##### RECORDS FOR THE TASK
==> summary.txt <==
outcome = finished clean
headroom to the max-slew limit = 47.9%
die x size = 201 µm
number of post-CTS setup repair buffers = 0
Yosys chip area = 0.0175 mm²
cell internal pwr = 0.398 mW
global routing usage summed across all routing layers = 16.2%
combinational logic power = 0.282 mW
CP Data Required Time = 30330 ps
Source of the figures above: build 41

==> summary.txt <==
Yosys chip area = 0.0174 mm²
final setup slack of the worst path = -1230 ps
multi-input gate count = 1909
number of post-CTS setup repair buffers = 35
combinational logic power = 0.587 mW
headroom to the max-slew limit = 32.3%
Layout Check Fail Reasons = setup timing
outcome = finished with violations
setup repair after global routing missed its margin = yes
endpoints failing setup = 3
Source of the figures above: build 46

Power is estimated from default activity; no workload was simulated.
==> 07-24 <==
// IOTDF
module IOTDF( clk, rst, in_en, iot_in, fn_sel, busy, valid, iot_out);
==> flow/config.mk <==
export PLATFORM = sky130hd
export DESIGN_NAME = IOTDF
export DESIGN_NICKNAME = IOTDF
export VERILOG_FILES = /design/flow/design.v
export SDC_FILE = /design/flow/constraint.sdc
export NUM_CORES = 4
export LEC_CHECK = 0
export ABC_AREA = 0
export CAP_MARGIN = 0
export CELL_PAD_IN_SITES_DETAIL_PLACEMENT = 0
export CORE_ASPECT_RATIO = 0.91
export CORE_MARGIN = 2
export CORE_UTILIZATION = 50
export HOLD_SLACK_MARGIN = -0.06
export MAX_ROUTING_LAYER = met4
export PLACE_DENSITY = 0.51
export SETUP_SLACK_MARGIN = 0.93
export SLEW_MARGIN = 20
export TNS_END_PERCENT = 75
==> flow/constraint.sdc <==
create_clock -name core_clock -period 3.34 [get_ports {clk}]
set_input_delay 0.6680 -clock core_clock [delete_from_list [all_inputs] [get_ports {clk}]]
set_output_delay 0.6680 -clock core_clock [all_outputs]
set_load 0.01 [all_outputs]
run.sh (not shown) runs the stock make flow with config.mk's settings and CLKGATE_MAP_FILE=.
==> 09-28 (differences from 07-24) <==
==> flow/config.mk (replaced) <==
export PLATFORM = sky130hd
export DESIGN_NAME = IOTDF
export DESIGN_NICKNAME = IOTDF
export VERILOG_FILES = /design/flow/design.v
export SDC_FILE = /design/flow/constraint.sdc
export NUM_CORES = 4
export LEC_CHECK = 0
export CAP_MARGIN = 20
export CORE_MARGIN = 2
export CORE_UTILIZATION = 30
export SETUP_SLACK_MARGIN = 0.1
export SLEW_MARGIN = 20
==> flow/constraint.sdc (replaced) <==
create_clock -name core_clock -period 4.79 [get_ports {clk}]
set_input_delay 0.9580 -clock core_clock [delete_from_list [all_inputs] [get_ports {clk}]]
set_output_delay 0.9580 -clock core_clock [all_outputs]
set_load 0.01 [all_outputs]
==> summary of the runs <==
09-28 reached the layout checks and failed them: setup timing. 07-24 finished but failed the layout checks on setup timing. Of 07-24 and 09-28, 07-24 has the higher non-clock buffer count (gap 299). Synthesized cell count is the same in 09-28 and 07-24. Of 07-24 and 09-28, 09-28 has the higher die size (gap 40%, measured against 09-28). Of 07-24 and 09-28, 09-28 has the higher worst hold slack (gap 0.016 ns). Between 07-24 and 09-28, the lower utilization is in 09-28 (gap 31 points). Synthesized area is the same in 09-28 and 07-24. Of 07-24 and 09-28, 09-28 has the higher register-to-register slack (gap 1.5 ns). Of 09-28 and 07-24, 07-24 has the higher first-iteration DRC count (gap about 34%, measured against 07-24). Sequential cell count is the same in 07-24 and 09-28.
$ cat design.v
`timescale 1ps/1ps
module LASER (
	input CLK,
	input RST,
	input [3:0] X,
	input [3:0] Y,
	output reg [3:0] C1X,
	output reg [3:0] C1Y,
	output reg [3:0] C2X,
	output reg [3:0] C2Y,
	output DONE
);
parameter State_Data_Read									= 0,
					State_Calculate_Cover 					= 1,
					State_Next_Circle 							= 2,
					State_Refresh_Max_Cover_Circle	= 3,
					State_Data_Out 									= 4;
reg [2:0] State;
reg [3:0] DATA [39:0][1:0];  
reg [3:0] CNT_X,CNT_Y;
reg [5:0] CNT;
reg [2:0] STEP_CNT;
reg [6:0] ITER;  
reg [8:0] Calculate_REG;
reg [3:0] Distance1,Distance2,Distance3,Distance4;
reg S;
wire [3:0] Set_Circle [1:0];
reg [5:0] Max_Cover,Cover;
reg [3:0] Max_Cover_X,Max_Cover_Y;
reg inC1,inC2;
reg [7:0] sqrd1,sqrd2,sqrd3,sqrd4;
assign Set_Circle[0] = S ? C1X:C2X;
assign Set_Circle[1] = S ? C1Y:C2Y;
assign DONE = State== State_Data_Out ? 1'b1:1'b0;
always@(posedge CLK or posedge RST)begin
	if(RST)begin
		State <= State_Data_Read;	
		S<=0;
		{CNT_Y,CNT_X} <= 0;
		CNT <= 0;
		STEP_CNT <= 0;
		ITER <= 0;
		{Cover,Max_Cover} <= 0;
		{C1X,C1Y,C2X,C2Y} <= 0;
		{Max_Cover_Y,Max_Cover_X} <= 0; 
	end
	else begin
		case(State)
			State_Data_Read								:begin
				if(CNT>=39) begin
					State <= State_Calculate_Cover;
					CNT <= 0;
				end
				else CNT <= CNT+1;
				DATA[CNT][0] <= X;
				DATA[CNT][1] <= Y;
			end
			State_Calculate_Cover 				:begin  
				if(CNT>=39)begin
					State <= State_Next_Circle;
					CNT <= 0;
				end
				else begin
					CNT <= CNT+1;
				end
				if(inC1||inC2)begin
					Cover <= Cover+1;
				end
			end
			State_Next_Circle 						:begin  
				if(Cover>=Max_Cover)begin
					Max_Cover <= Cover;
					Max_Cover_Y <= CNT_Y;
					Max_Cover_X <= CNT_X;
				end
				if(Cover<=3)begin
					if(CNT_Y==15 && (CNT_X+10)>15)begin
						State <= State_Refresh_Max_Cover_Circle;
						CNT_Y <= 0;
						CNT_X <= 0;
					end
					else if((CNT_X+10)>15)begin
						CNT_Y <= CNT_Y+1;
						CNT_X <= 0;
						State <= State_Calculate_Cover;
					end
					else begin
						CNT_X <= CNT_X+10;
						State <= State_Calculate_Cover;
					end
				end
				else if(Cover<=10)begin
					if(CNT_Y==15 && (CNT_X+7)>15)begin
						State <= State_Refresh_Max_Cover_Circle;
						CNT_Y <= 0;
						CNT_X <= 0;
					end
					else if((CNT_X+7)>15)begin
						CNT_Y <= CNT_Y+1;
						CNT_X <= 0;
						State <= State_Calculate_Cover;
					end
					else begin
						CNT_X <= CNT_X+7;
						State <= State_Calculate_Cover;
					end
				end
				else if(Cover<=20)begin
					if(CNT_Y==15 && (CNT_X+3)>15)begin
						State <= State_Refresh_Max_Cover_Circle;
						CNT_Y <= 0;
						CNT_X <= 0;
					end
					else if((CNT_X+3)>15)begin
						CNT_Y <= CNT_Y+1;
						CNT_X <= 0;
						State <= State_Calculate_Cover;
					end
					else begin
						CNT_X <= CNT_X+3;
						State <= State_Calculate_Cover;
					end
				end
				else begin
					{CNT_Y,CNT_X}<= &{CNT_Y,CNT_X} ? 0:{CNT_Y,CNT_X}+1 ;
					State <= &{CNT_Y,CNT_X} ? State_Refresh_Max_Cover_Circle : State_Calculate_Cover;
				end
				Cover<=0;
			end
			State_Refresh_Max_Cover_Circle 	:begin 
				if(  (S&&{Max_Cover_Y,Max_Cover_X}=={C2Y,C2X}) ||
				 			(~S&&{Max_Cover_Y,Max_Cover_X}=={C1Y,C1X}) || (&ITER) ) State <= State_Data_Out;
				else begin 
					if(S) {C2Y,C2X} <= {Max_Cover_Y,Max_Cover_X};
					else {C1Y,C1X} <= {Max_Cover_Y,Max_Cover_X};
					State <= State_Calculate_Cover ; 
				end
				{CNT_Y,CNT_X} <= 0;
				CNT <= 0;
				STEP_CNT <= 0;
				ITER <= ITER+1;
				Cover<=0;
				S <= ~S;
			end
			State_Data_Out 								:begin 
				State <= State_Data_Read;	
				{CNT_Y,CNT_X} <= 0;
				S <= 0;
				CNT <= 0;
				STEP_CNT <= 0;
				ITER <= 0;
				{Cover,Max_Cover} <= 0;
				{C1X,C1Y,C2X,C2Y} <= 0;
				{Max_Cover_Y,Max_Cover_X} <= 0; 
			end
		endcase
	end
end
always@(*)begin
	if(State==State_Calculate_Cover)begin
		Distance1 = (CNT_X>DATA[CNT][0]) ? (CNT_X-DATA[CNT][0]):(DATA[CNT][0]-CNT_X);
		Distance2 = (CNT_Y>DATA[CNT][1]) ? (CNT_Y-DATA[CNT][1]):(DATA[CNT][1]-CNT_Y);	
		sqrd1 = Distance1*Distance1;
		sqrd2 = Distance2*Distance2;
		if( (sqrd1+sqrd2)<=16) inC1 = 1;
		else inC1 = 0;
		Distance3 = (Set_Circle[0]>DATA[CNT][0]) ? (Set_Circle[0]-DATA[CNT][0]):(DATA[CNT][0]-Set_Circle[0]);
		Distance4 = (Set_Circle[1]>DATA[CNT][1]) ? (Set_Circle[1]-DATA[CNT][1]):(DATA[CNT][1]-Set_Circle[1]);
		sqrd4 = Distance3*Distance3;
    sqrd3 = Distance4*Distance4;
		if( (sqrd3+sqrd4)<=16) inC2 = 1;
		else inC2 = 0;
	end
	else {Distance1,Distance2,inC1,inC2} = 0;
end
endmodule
##########
[YOUR ASSIGNMENT] Reproduce only the lines above spanning from the line containing "reg [3:0] DATA [39:0][1:0];" through the line containing "State <= State_Next_Circle;", word for word.

[OUTPUT BELOW]
reg [3:0] DATA [39:0][1:0];  
reg [3:0] CNT_X,CNT_Y;
reg [5:0] CNT;
reg [2:0] STEP_CNT;
reg [6:0] ITER;  
reg [8:0] Calculate_REG;
reg [3:0] Distance1,Distance2,Distance3,Distance4;
reg S;
wire [3:0] Set_Circle [1:0];
reg [5:0] Max_Cover,Cover;
reg [3:0] Max_Cover_X,Max_Cover_Y;
reg inC1,inC2;
reg [7:0] sqrd1,sqrd2,sqrd3,sqrd4;
assign Set_Circle[0] = S ? C1X:C2X;
assign Set_Circle[1] = S ? C1Y:C2Y;
assign DONE = State== State_Data_Out ? 1'b1:1'b0;
always@(posedge CLK or posedge RST)begin
	if(RST)begin
		State <= State_Data_Read;	
		S<=0;
		{CNT_Y,CNT_X} <= 0;
		CNT <= 0;
		STEP_CNT <= 0;
		ITER <= 0;
		{Cover,Max_Cover} <= 0;
		{C1X,C1Y,C2X,C2Y} <= 0;
		{Max_Cover_Y,Max_Cover_X} <= 0; 
	end
	else begin
		case(State)
			State_Data_Read								:begin
				if(CNT>=39) begin
					State <= State_Calculate_Cover;
					CNT <= 0;
				end
				else CNT <= CNT+1;
				DATA[CNT][0] <= X;
				DATA[CNT][1] <= Y;
			end
			State_Calculate_Cover 				:begin  
				if(CNT>=39)begin
					State <= State_Next_Circle;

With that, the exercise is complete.